De leurs côtés, les organisations syndicales accueillent plus fraîchement le rapport et demandent l'organisation d'une table ronde sur l'avenir du ferroviaire en France.

Mais peut-on faire l'impasse d'une expérimentation encadrée pour sortir des propos convenus et chercher l'ensemble des solutions pour créer les conditions d'un chemin de fer régional performant, attractif et économiquement supportable pour les finances publiques ?

Une solution unique ?

Le principe de la délégation de service public fonctionne sur les réseaux de transports urbains et pourrait donc être transposé dans le domaine ferroviaire, non sans quelques difficultés, notamment quant à la relation entre les exploitants privés et les installations de maintenance du matériel et des infrastructures. Dans le transport urbain, ces équipements sont confiés au délégataire mais appartiennent en réalité à la collectivité.

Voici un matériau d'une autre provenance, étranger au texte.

===== config.mk =====
export PLATFORM = sky130hd
export DESIGN_NAME = epr_pump_relay_ctrl
export DESIGN_NICKNAME = d
export VERILOG_FILES = /design/src/epr_pump_relay_ctrl.v
export VERILOG_INCLUDE_DIRS = /design/src
export SDC_FILE = /design/constraint.sdc
export NUM_CORES = 1
export LEC_CHECK = 0
export BUFFER_PORTS_ARGS = -buffer_cell sky130_fd_sc_hd__buf_4
export CELL_PAD_IN_SITES_DETAIL_PLACEMENT = 0
export CELL_PAD_IN_SITES_GLOBAL_PLACEMENT = 2
export CORE_ASPECT_RATIO = 0.8
export CORE_MARGIN = 5
export CORE_UTILIZATION = 30
export CTS_CLUSTER_SIZE = 25
export DETAILED_ROUTE_END_ITERATION = 16
export PLACE_DENSITY_LB_ADDON = 0.12
export SLEW_MARGIN = 20
export SYNTH_ARGS = -nofsm -noshare
export SYNTH_HDL_FRONTEND = slang
export SYNTH_SLANG_ARGS = --single-unit

===== constraint.sdc =====
create_clock -name mclk -period 3.3 [get_ports mclk]
set_input_delay 0.66 -clock mclk [delete_from_list [all_inputs] [get_ports mclk]]
set_output_delay 0.66 -clock mclk [all_outputs]
set_load 0.005 [all_outputs]

===== src/epr_consts.vh =====
// Constants for the evaporator pump relay controller.
// Assumes a 40 MHz mclk and a 1 ms enable derived inside the controller.
`ifndef EPR_CONSTS_VH
`define EPR_CONSTS_VH

// Clock rate and the millisecond tick divider.
`define EPR_CLK_HZ          40000000
`define EPR_MS_DIV          40000
`define EPR_MS_DIV_W        16

// Timer widths: millisecond counter and off-delay in minutes.
`define EPR_MS_W            22
`define EPR_DELAY_MIN_W     5

// Flow-proving limits in seconds and off-delay cap in minutes, converted to milliseconds.
`define EPR_FLOW_NORM_S     1200
`define EPR_FLOW_OVR_S      255
`define EPR_MS_PER_S        1000
`define EPR_MS_PER_MIN      60000
`define EPR_DELAY_MAX_MIN   30

// Chiller mode codes.
`define EPR_MODE_W          10
`define EPR_MODE_AUTO       10'h3ff
`define EPR_MODE_RESET      10'h058
`define EPR_MODE_STOP       10'h000
`define EPR_MODE_EXT_STOP   10'h064
`define EPR_MODE_DISP_STOP  10'h258
`define EPR_MODE_BAS_STOP   10'h12c
`define EPR_MODE_LOW_AMB    10'h0c8
`define EPR_MODE_ICE_DONE   10'h065

`endif


===== src/epr_pump_relay_ctrl.v =====
// Evaporator pump relay controller: relay, off-delay and flow supervision.
// Assumes all inputs are synchronous to mclk and mode codes are stable.
`timescale 1ns/1ps
`include "epr_consts.vh"

module epr_pump_relay_ctrl (
  input  wire                          mclk,
  input  wire                          rst,
  input  wire [`EPR_MODE_W-1:0]        chiller_mode,
  input  wire [`EPR_DELAY_MIN_W-1:0]   off_delay_min,
  input  wire                          override_pump_on,
  input  wire                          evap_flow,
  input  wire                          diag_other,
  input  wire                          diag_low_water_temp,
  input  wire                          diag_lwt_sensor,
  input  wire                          diag_contactor_fail,
  output reg                           evap_pump_relay,
  output reg                           diag_flow_timeout,
  output reg                           diag_flow_lost,
  output reg                           stop_mode_active
);

  // Controller states, one-hot.
  localparam [3:0] ST_OFF   = 4'h1;
  localparam [3:0] ST_PROVE = 4'h2;
  localparam [3:0] ST_RUN   = 4'h4;
  localparam [3:0] ST_DELAY = 4'h8;

  // Timer constants at full integer width, cut to the timer width below.
  localparam [31:0] DELAY_CAP_FULL = `EPR_DELAY_MAX_MIN;
  localparam [31:0] PROVE_NORM_MS  = `EPR_FLOW_NORM_S * `EPR_MS_PER_S;
  localparam [31:0] PROVE_OVR_MS   = `EPR_FLOW_OVR_S * `EPR_MS_PER_S;
  localparam [`EPR_DELAY_MIN_W-1:0] DELAY_CAP =
    DELAY_CAP_FULL[`EPR_DELAY_MIN_W-1:0];

  reg [3:0]                   state;
  reg [3:0]                   next_state;
  reg [`EPR_MS_DIV_W-1:0]     div_cnt;
  reg                         ms_tick;
  reg [`EPR_MS_W-1:0]         ms_cnt;
  reg [`EPR_MS_W-1:0]         prove_limit;
  reg                         was_override;
  reg                         next_relay;
  reg                         clr_cnt;
  wire                        auto_mode;
  wire                        keep_diag;
  wire                        open_diag;
  wire                        hard_diag;
  wire                        any_diag;
  wire [31:0]                 delay_full;
  wire [`EPR_MS_W-1:0]        delay_ms;
  wire [`EPR_DELAY_MIN_W-1:0] delay_clip;

  // Auto mode, or an override safety, calls for the pump.
  assign auto_mode = (chiller_mode == `EPR_MODE_AUTO) | override_pump_on;

  // Diagnostics that leave the relay closed when they stand alone.
  assign keep_diag = diag_contactor_fail
                   | (diag_low_water_temp & ~diag_lwt_sensor);
  // Diagnostics that always open; a sensor fault also voids the low
  // water temperature exemption.
  assign hard_diag = diag_other | diag_lwt_sensor;
  // Any diagnostic opens the relay at once unless only exempt ones
  // stand. Heater supply and thermostat have no input here.
  assign any_diag  = diag_other | diag_lwt_sensor
                   | diag_low_water_temp | diag_contactor_fail;
  assign open_diag = any_diag & (hard_diag | ~keep_diag);

  // Off-delay clipped to thirty minutes, held in milliseconds.
  assign delay_clip = (off_delay_min > DELAY_CAP) ?
                      DELAY_CAP : off_delay_min;
  assign delay_full = delay_clip * `EPR_MS_PER_MIN;
  assign delay_ms   = delay_full[`EPR_MS_W-1:0];

  // Millisecond enable divider.
  always @(posedge mclk or posedge rst) begin
    if (rst) begin
      div_cnt <= {`EPR_MS_DIV_W{1'b0}};
      ms_tick <= 1'b0;
    end else if (div_cnt == `EPR_MS_DIV - 1) begin
      div_cnt <= {`EPR_MS_DIV_W{1'b0}};
      ms_tick <= 1'b1;
    end else begin
      div_cnt <= div_cnt + 1'b1;
      ms_tick <= 1'b0;
    end
  end

  // Next state and relay; the relay output is registered.
  always @* begin
    next_state = state;
    next_relay = 1'b0;
    clr_cnt    = 1'b0;
    case (state)
      ST_OFF: begin
        // While a flow timeout stands the relay stays open unless flow is seen,
        // for example from a pump run by another party.
        if (auto_mode && !open_diag &&
            (!diag_flow_timeout || evap_flow)) begin
          next_state = ST_PROVE;
          next_relay = 1'b1;
          clr_cnt    = 1'b1;
        end
      end
      ST_PROVE: begin
        next_relay = 1'b1;
        if (open_diag) begin
          next_state = ST_OFF;
          next_relay = 1'b0;
        end else if (!auto_mode) begin
          next_state = ST_DELAY;
          clr_cnt    = 1'b1;
        end else if (evap_flow) begin
          next_state = ST_RUN;
        end else if (ms_cnt >= prove_limit) begin
          next_state = ST_OFF;
          next_relay = 1'b0;
        end
      end
      ST_RUN: begin
        next_relay = 1'b1;
        if (open_diag) begin
          next_state = ST_OFF;
          next_relay = 1'b0;
        end else if (!auto_mode) begin
          next_state = ST_DELAY;
          clr_cnt    = 1'b1;
        end
      end
      ST_DELAY: begin
        next_relay = 1'b1;
        if (open_diag) begin
          next_state = ST_OFF;
          next_relay = 1'b0;
        end else if (auto_mode) begin
          next_state = evap_flow ? ST_RUN : ST_PROVE;
          clr_cnt    = 1'b1;
        end else if (ms_cnt >= delay_ms) begin
          next_state = ST_OFF;
          next_relay = 1'b0;
        end
      end
      default: begin
        next_state = ST_OFF;
      end
    endcase
  end

  // State, relay and millisecond timer registers.
  always @(posedge mclk or posedge rst) begin
    if (rst) begin
      state           <= ST_OFF;
      evap_pump_relay <= 1'b0;
      ms_cnt          <= {`EPR_MS_W{1'b0}};
      was_override    <= 1'b0;
    end else begin
      state           <= next_state;
      evap_pump_relay <= next_relay;
      if (clr_cnt) begin
        ms_cnt       <= {`EPR_MS_W{1'b0}};
        was_override <= override_pump_on;
      end else if (ms_tick && (ms_cnt != {`EPR_MS_W{1'b1}})) begin
        ms_cnt <= ms_cnt + 1'b1;
      end
    end
  end

  // Proving limit follows the kind of start.
  always @* begin
    if (was_override) begin
      prove_limit = PROVE_OVR_MS[`EPR_MS_W-1:0];
    end else begin
      prove_limit = PROVE_NORM_MS[`EPR_MS_W-1:0];
    end
  end

  // Flow diagnostics; both clear on their own when flow returns.  A
  // withdrawn run request also clears the timeout so a new start retries.
  always @(posedge mclk or posedge rst) begin
    if (rst) begin
      diag_flow_timeout <= 1'b0;
      diag_flow_lost    <= 1'b0;
    end else begin
      if (evap_flow) begin
        diag_flow_timeout <= 1'b0;
      end else if (state == ST_PROVE && next_state == ST_OFF &&
                   !open_diag) begin
        diag_flow_timeout <= 1'b1;
      end else if (!auto_mode) begin
        diag_flow_timeout <= 1'b0;
      end
      diag_flow_lost <= (state == ST_RUN) && auto_mode &&
                        !evap_flow;
    end
  end

  // Stop-mode indication for the listed pump-stopped codes.
  always @(posedge mclk or posedge rst) begin
    if (rst) begin
      stop_mode_active <= 1'b0;
    end else begin
      case (chiller_mode)
        `EPR_MODE_RESET, `EPR_MODE_STOP, `EPR_MODE_EXT_STOP,
        `EPR_MODE_DISP_STOP, `EPR_MODE_BAS_STOP, `EPR_MODE_LOW_AMB,
        `EPR_MODE_ICE_DONE: stop_mode_active <= 1'b1;
        default: stop_mode_active <= 1'b0;
      endcase
    end
  end

endmodule // epr_pump_relay_ctrl


# Word-level counts from Yosys, hierarchy flattened
# Index checks and enable logic that the tools add are counted.
[classes] add_sub_neg=2 mul=1 div_mod_pow=0 order_cmp=3 n_eq_ne=15 shift=0 n_mux=37 n_bitwise=10 n_reduce_logical=15
[op_table] op="2-to-1 mux 22 bit" n=2
[op_table] op="2-to-1 mux 4 bit" n=10
[op_table] op="== test 10 x 7 -> 1 bit, second input constant" n=3
[op_table] op="adder 22 x 1 -> 22 bit, second input constant" n=1
[op_table] op=">= comparator 22 x 21 -> 1 bit" n=1
[op_table] op=">= comparator 22 bit" n=1
[op_table] op="inequality test 22 bit, second input constant" n=1
[op_table] op="2-to-1 mux 21 bit" n=1
[op_table] op="== test 10 bit, second input constant" n=2
[op_table] op="2-to-1 mux 1 bit" n=18
[op_table] op="adder 16 x 1 -> 16 bit, second input constant" n=1
[op_table] op="== test 16 bit, second input constant" n=1
[op_table] op="multiplier 5 x 11 -> 16 bit, second input constant" n=1
[op_table] op="2-to-1 mux 16 bit" n=1
[op_table] op="one-hot mux 4 bit (4 select lines)" n=1
[op_table] op="== test 10 x 8 -> 1 bit, second input constant" n=1
[op_table] op="== test 10 x 9 -> 1 bit, second input constant" n=1
[op_table] op="logical NOT 10 bit" n=1
[op_table] op="== test 4 x 1 -> 1 bit, second input constant" n=2
[op_table] op="logical AND 1 bit" n=7
[op_table] op="OR reduction 7 bit" n=1
[op_table] op="OR 1 bit" n=6
[op_table] op="> comparator 5 bit, second input constant" n=1
[op_table] op="2-to-1 mux 5 bit" n=1
[op_table] op="13 further kinds" n=17
[word_totals] reg_bits=48 latch_bits=0 ram_bits=0 rom_bits=0 output_inout_bits=4 wordCells=92 memories=0

# Logic depth before layout (Yosys ltp)
[depth] depth_word=16 depth_mapped=22 depth_no_buf=22

# Least setup slack after synthesis
# Ideal clock, no wire load.
[synth_path] path_type="input to register" startpoint="input off_delay_min[1]" endpoint="register state[0]" setup_ns=0.094 arrival_time_ns=5.317 path_slack_ns=-2.111 path_stages=22 path_buffers=0 cell_sequence="ha_1 -> nand2_1 -> a41oi_1 -> or2_2 -> ha_1 -> xor2_1 -> ha_1 -> a21o_1 -> fa_1 -> ha_1 -> o2111a_1 -> o21a_1 -> a2111oi_0 -> a21oi_1 -> xnor2_1 -> ha_1 -> a21o_1 -> a211oi_1 -> o21ai_0 -> a21oi_1 -> a211oi_2 -> or4_1"
[synth_via] elab_chain_cells=8
[synth_rtl] element="start, declared" line="epr_pump_relay_ctrl.v:10" text="input wire [`EPR_DELAY_MIN_W-1:0] off_delay_min,"
[synth_rtl] element="> comparator 5 bit" line="epr_pump_relay_ctrl.v:70" text="assign delay_clip = (off_delay_min > DELAY_CAP) ?"
[synth_rtl] element="2-to-1 mux 5 bit (*)" line="epr_pump_relay_ctrl.v:70"
[synth_rtl] element="multiplier 5 x 11 -> 16 bit (no source line) (*)"
[synth_rtl] element=">= comparator 22 x 21 -> 1 bit (*)" line="epr_pump_relay_ctrl.v:138" text="end else if (ms_cnt >= delay_ms) begin"
[synth_rtl] element="2-to-1 mux 4 bit (*)" line="epr_pump_relay_ctrl.v:138"
[synth_rtl] element="2-to-1 mux 4 bit (*)" line="epr_pump_relay_ctrl.v:135" text="end else if (auto_mode) begin"
[synth_rtl] element="2-to-1 mux 4 bit (*)" line="epr_pump_relay_ctrl.v:132" text="if (open_diag) begin"
[synth_rtl] element="one-hot mux 4 bit (4 select lines) (*)" line="epr_pump_relay_ctrl.v:94" text="case (state)"
[synth_rtl] element="via next_state[0]" line="epr_pump_relay_ctrl.v:37" text="reg [3:0] next_state;"
[synth_rtl] element="end signal, assigned" line="epr_pump_relay_ctrl.v:157" text="state <= next_state;"
[synth_rtl] element="end, declared" line="epr_pump_relay_ctrl.v:36" text="reg [3:0] state;"
# Mark *: on every way through the listed nets, which the timed path passes. The rest lies on a longest branch.
# A chain may end at the register's enable or synchronous reset.

# Worst setup path in the final report
[layout_path] startpoint="input off_delay_min[2]" endpoint="register diag_flow_timeout"
[layout_via] elab_chain_cells=13
[layout_rtl] element="> comparator 5 bit" line="epr_pump_relay_ctrl.v:70"
[layout_rtl] element="2-to-1 mux 5 bit (*)" line="epr_pump_relay_ctrl.v:70"
[layout_rtl] element="multiplier 5 x 11 -> 16 bit (no source line) (*)"
[layout_rtl] element=">= comparator 22 x 21 -> 1 bit (*)" line="epr_pump_relay_ctrl.v:138"
[layout_rtl] element="2-to-1 mux 4 bit (*)" line="epr_pump_relay_ctrl.v:138"
[layout_rtl] element="2-to-1 mux 4 bit (*)" line="epr_pump_relay_ctrl.v:135"
[layout_rtl] element="2-to-1 mux 4 bit (*)" line="epr_pump_relay_ctrl.v:132"
[layout_rtl] element="one-hot mux 4 bit (4 select lines) (*)" line="epr_pump_relay_ctrl.v:94"
[layout_rtl] element="== test 4 x 1 -> 1 bit (*)" line="epr_pump_relay_ctrl.v:186" text="end else if (state == ST_PROVE && next_state == ST_OFF &&"
[layout_rtl] element="logical AND 1 bit (*) (2 in series)" line="epr_pump_relay_ctrl.v:186"
[layout_rtl] element="2-to-1 mux 1 bit" line="epr_pump_relay_ctrl.v:186"
[layout_rtl] element="2-to-1 mux 1 bit" line="epr_pump_relay_ctrl.v:184" text="if (evap_flow) begin"
[layout_rtl] element="end signal, assigned" line="epr_pump_relay_ctrl.v:185" text="diag_flow_timeout <= 1'b0;"
[layout_rtl] element="end signal, assigned" line="epr_pump_relay_ctrl.v:188" text="diag_flow_timeout <= 1'b1;"
[layout_rtl] element="end signal, assigned" line="epr_pump_relay_ctrl.v:190" text="diag_flow_timeout <= 1'b0;"
[layout_rtl] element="end, declared" line="epr_pump_relay_ctrl.v:18" text="output reg diag_flow_timeout,"
# Mark *: on every way between the ends. The rest lies on a longest branch, timed or not.

==> impl_metrics.tcl <==
set metrics [dict create \
    outcome "finished with violations" \
    violations "setup timing" \
    layout.nets 635 \
    vias 3476 \
    slowest_delay_ps 520 \
    start_util_pct 30.4 \
    grt_pass1_vias 3613 \
    drc_errors 0 \
    fin_area_um2 5410 \
    htree_levels 2 \
    rows 38 \
    antenna_found_initial 0 \
    ios 27 \
    routabilityCongestion 0.825 \
    slew_violations 0 \
    critical_path_required_ps 3530 \
    ir_drop_uv 299 \
    clk-insertion-delay-late_ps 290 \
    cap_violations 0 \
    hold_viol 0 \
    cts_sinks 48 \
    hold_path_class "register to register" \
    grt_max_degree 49 \
    nFillCells 1375 \
    path_class "primary input to register" \
    skew_ps 6.43 \
    synth_top_family_by_area "adder cells" \
    drive_gt1_share_pct 25.3 \
    max-slew-margin-rel_pct 48.8 \
    synth_seq_cells 48 \
    fin_crit_sh_pct 144 \
    fin_util_pct 40.0 \
    antenna_left 0 \
    setup_viol 4 \
    fin_crit_ps 4740 \
    worstSetupEndpointType "register" \
    die_area_um2 16100 \
    synth_area_um2 4110 \
    ys.flop_type "dfrtp_1" \
    hold_buffers 0 \
    synthXorXnorAreaFrac_pct 10.4 \
    crit_arrival_ps 4970 \
    synth_fp_nets 545 \
    synth.avg_cell_area_um2 9.11 \
    synth_edf_count 0 \
    grt_pass1_wl_mm 18.4 \
    synthCells 451 \
    path_cells "buf_8 > ha_4 > nand2_4 > a41oi_2 > or2_4 > ha_4 > xor2_2 > ha_2 > a21o_1 > fa_1 > ha_4 > buf_6 > and3_4 > a2111oi_4 > a21oi_2 > xnor2_1 > ha_1 > nand4b_1 > nor3_2 > nand3_1 > a211o_1 > a211oi_2 > o21a_1" \
    dieWidth_um 141 \
    rsz0062_at_grt "true" \
    dpl.hpwl_mm 8.48 \
    synth_cell_types 57 \
    total_power_mw 2.13 \
    synthAdderAreaFrac_pct 22.5 \
    worstMarginPinSlew_ps 749 \
    ys_async_sr_fraction_pct 100 \
    areaGrowthSynthToFinish_pct 31.6 \
    diodes 0 \
    die_h_um 115 \
    drt_wl_total_mm 10.6 \
    p_per_area_nw_per_um2 393 \
    crit_top_cell "ha_4" \
    crit_fanout 4 \
    slowest_stage "fa_1" \
    clock_path_buffers 2 \
    tritoncts "done" \
    timing.final.ws_setup_ps -1440 \
    yosys.area_share.simple_pct 21.7 \
    drt-initial-drc-count 168 \
    synth-compound-area-share_pct 12.7 \
    setup_tns_ps -5690 \
    leakage_nw 2.61 \
    numCtsBuffers 5 \
    cts-root-buf "clkbuf_16" \
    core_um2 13500 \
    clock.fmax_ghz 0.211 \
    post_drt_wl_per_cell_um 14.6 \
    io_buffers 24 \
    synth_warnings 0 \
    vias_per_cell 4.81 \
    first_pass_iters 4 \
    place_area_um2 5090 \
    grt_use_total_pct 14.1 \
    path_clk_slew_ps 70 \
    synthMuxAreaShare_pct 0 \
    seq_area_frac_synth_pct 29.3 \
    start_kind "primary input" \
    fin_hold_ws_ps 458 \
    grt_overflow 0 \
]
metal layers:
metal	up-vias	routed length (um)	GRT usage, %
met2	26	4330	20.7
met3	8	280	2.59
li1	1791	-	-
met1	1651	5880	21.6
met4	0	70	2.32
met5	-	0	0
critical path, delay by kind of cell:
family                   cells  cell delay (ps)
AO/OA/AOI/OAI                7             1390
XOR/XNOR                     2              280
adder cells (fa/ha/maj)      6             1550
buffers and inverters        2              220
AND/OR/NAND/NOR              6              880
cells in the final DEF, fill, tap and decap left out, drive strengths merged, types with 6 or more instances in the layout:
cell   synthesis  final
buf            2     85
ha            66     66
nor2          57     57
dfrtp         47     47
nand2         35     35
inv           34     35
xnor2         25     25
xor2          24     24
a21oi         17     17
nand3         16     16
nor3          12     12
nand4         11     11
o21ai         11     11
nor4           8      8
a21o           7      7
and3           6      6
path summary, 6_finish.rpt:
| path | start | to | slack [ps] | cells after the start |
|---|---|---|---|---|
| max | off_delay_min[2] | diag_flow_timeout$_DFFE_PP0P_ | -1440 | 23 |
| max reg2reg | was_override$_DFFE_PP0P_ | state[0]$_DFF_PP1_ | 470 | 8 |
| min | div_cnt[0]$_DFF_PP0_ | div_cnt[0]$_DFF_PP0_ | 460 | 1 |
| max in group asynchronous | rst | stop_mode_active$_DFF_PP0_ | 2330 | 3 |
| min in group asynchronous | rst | div_cnt[14]$_DFF_PP0_ | 540 | 3 |
| min reg2reg | div_cnt[0]$_DFF_PP0_ | div_cnt[0]$_DFF_PP0_ | 460 | 1 |
flip-flops by register name, indices dropped and copies added, names as in the netlist:
name	count
div_cnt	16
diag_flow_lost	1
evap_pump_relay	1
was_override	1
diag_flow_timeout	1
ms_cnt	22
state	4
stop_mode_active	1
ms_tick	1
through the flow:
step / cells / setup slack (ps)
2_1_floorplan: 451 / -1530
3_3_place_gp: 709 / -1890
3_5_place_dp: 709 / -1990
4_1_cts: 721 / -1460
5_1_grt: 722 / -1680
6_report: 722 / -1440
synth_stat cells (all sizes together) (3+ instances only):
cell type	count	area, um^2
nor3	12	65.1
and4	3	27.5
nor4	8	56.3
xnor2	25	219
and2	3	18.8
and3	6	38.8
xor2	24	210
inv	34	128
fa	5	100
a211oi	5	42.5
nand4	11	68.8
nand3	16	80.1
a21oi	17	85.1
nor2	57	214
o21ai	11	55.1
nand4b	3	26.3
or2	3	18.8
dfrtp	47	1180
nand2b	4	25.0
ha	66	826
o31ai	3	27.5
o21a	4	30.0
a211o	4	35.0
a31oi	5	31.3
nand2	35	131
a21o	7	52.6
where the power goes:
group | internal (mW) | total, mW | leakage (nW) | switching (mW)
combinational | 0.439 | 0.832 | 1.86 | 0.393
sequential | 0.593 | 0.605 | 0.649 | 0.0116
clock | 0.438 | 0.689 | 0.0944 | 0.252
total | 1.47 | 2.13 | 2.61 | 0.656
final cells by class:
type	count	area [um^2]	area share, %
clock buffer	5	125	2.31
clock inverter	3	68.8	1.27
inverter	34	128	2.36
multi-input combinational	367	3000	55.4
sequential	48	1200	22.2
tap	180	225	4.17
timing repair buffer	85	661	12.2
kinds of logic (layout without fill, tap and decap cells):
kind of cell               after synthesis  in the layout
AOI/OAI and AO/OA                       72             72
xor gates and xnor gates                49             49
adders and majority gates               71             71
buffers and inverters                   36            127
DFF                                     48             48
and+or+nand+nor                        175            175
timing repair:
action	4_1_cts	5_1_grt
buffers inserted	4	1
pin swaps	11	2
endpoints found under the setup margin	4	4
resized for setup	13	3
Note: power is estimated with default switching activity, not from simulation.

En situation intermédiaire, le schéma prévalant en Bretagne sur les lignes de l'ex-Réseau breton n'est pas à écarter : Transdev (sous l'appellation historique de CFTA), est le fermier, sous-traitant, de SNCF Mobilités qui lui fournit le matériel roulant et en assure l'entretien patrimonial. Transdev gère l'exploitation, les gares, la commercialisation du service et la petite maintenance des autorails. On retrouve également cette situation en Sologne avec la ligne du Blanc-Argent, sous-traitée à Keolis (Compagnie du Blanc-Argent).

Dernier ressort, l'exploitation en régie régionale, moyennant la sortie des lignes du réseau ferré national avec - pour l'instant - la contrainte d'une étanchéité vis à vis de ce dernier. Mais il ne s'agit plus à proprement parler d'une mise en concurrence mais d'un autre modèle d'exploitation ferroviaire.